Excerpted data>
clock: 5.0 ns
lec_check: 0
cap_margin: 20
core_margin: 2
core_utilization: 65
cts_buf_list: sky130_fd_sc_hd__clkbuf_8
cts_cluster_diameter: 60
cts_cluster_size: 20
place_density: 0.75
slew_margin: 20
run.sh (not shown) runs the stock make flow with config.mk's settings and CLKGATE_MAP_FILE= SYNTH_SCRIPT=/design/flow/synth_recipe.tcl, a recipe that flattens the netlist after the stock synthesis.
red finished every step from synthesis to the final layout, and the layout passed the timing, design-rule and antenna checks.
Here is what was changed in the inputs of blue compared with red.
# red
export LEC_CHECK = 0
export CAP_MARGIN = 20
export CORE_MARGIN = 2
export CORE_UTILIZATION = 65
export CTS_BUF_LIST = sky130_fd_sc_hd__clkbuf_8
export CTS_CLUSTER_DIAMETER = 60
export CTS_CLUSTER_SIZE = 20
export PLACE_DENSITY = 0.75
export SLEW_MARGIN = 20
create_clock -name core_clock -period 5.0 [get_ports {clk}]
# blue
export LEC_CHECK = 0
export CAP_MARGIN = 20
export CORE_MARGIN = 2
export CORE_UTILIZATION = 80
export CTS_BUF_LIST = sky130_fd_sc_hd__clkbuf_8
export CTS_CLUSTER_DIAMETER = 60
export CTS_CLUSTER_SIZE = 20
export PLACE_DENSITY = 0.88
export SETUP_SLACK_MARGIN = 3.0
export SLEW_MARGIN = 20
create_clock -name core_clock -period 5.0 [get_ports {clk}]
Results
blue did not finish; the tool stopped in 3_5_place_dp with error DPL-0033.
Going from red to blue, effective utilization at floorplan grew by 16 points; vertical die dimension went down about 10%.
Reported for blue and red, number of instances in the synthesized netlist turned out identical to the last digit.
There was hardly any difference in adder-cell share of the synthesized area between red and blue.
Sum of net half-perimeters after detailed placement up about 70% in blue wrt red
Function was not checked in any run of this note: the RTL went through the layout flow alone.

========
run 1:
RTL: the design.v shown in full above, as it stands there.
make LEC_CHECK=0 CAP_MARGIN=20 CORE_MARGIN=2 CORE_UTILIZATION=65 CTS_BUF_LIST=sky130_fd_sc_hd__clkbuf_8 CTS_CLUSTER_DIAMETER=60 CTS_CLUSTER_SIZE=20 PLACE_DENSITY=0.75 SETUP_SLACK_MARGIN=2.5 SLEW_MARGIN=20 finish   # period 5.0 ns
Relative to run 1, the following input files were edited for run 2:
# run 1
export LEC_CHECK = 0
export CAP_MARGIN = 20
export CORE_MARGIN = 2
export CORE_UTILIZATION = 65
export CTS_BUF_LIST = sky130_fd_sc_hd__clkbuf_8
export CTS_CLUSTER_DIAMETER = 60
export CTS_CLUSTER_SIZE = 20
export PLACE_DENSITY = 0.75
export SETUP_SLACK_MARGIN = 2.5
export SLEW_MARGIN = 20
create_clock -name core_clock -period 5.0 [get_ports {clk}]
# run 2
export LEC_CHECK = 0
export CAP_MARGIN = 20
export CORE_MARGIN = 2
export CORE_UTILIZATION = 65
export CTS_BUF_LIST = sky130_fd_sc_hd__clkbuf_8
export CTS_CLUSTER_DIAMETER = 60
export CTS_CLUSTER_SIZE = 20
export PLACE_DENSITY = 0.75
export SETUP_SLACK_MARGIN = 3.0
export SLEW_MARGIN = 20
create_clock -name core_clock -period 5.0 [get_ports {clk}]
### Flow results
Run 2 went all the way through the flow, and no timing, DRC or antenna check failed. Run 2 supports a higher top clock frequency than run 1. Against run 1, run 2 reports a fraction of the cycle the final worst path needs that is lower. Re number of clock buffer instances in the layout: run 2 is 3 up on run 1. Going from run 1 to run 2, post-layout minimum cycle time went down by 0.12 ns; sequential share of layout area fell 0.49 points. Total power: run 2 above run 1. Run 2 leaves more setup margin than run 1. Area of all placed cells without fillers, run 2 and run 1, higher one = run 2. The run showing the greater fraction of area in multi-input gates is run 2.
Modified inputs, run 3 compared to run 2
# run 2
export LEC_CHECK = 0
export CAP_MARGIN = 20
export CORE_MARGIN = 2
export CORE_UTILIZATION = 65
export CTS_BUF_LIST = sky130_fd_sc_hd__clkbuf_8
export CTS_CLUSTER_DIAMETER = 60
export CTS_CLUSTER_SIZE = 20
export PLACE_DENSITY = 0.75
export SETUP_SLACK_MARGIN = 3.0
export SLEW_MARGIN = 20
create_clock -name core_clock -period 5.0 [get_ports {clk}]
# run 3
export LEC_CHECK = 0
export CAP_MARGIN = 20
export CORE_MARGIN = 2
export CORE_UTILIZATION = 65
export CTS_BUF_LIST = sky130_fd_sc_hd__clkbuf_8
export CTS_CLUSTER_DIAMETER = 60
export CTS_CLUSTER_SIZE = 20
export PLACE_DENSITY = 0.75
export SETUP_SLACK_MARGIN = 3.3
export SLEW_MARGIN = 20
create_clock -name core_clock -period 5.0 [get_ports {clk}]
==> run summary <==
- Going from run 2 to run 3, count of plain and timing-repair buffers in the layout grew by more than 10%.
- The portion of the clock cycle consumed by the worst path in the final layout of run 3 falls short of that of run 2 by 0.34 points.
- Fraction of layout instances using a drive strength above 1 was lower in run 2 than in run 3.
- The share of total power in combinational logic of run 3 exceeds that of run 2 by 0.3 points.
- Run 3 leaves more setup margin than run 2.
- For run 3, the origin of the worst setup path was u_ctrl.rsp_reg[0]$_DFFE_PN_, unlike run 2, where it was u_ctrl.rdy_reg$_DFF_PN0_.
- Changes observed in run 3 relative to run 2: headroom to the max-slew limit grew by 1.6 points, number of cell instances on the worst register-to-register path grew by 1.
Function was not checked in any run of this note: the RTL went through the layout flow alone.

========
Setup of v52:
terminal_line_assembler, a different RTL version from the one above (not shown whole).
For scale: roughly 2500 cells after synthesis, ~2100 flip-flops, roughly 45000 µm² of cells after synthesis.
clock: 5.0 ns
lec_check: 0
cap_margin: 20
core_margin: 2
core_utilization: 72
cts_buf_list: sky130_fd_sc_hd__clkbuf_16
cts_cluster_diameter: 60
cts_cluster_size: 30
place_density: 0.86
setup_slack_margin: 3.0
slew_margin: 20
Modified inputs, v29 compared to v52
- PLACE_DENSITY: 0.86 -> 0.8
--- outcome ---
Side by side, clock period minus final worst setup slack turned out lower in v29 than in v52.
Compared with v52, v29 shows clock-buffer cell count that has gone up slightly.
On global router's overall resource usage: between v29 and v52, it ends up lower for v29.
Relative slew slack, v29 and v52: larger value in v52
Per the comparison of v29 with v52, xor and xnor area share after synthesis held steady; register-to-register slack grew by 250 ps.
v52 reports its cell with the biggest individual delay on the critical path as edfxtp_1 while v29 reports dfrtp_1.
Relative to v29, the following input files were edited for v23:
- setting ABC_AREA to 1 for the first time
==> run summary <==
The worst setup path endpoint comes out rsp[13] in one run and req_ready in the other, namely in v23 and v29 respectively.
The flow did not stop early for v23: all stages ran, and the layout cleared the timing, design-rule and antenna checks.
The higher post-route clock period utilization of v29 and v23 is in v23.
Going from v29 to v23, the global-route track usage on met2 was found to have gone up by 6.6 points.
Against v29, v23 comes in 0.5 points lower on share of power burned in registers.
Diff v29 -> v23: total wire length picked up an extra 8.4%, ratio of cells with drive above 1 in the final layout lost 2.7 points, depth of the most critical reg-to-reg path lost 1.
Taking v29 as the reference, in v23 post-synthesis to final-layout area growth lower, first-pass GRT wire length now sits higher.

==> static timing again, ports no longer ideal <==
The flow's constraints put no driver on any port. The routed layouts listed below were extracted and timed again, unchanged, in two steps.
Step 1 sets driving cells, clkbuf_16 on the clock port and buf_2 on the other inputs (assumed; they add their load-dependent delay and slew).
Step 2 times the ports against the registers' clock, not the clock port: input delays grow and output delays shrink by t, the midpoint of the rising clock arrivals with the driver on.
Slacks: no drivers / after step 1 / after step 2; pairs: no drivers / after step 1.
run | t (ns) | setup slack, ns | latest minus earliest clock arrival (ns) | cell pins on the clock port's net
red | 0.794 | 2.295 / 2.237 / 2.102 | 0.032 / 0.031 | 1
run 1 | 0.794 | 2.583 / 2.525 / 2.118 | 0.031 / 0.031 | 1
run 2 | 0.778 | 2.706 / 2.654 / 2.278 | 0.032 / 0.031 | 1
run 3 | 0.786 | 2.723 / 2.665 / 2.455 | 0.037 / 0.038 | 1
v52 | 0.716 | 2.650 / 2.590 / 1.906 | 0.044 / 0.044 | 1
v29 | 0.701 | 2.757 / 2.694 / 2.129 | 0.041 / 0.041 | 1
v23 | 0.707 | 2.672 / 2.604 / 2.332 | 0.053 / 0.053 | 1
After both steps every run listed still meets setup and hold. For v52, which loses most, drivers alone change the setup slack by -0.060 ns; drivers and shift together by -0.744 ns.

Prompt>
Of the records above, copy each line that includes "critical".

Solution>
v52 reports its cell with the biggest individual delay on the critical path as edfxtp_1 while v29 reports dfrtp_1.
Diff v29 -> v23: total wire length picked up an extra 8.4%, ratio of cells with drive above 1 in the final layout lost 2.7 points, depth of the most critical reg-to-reg path lost 1.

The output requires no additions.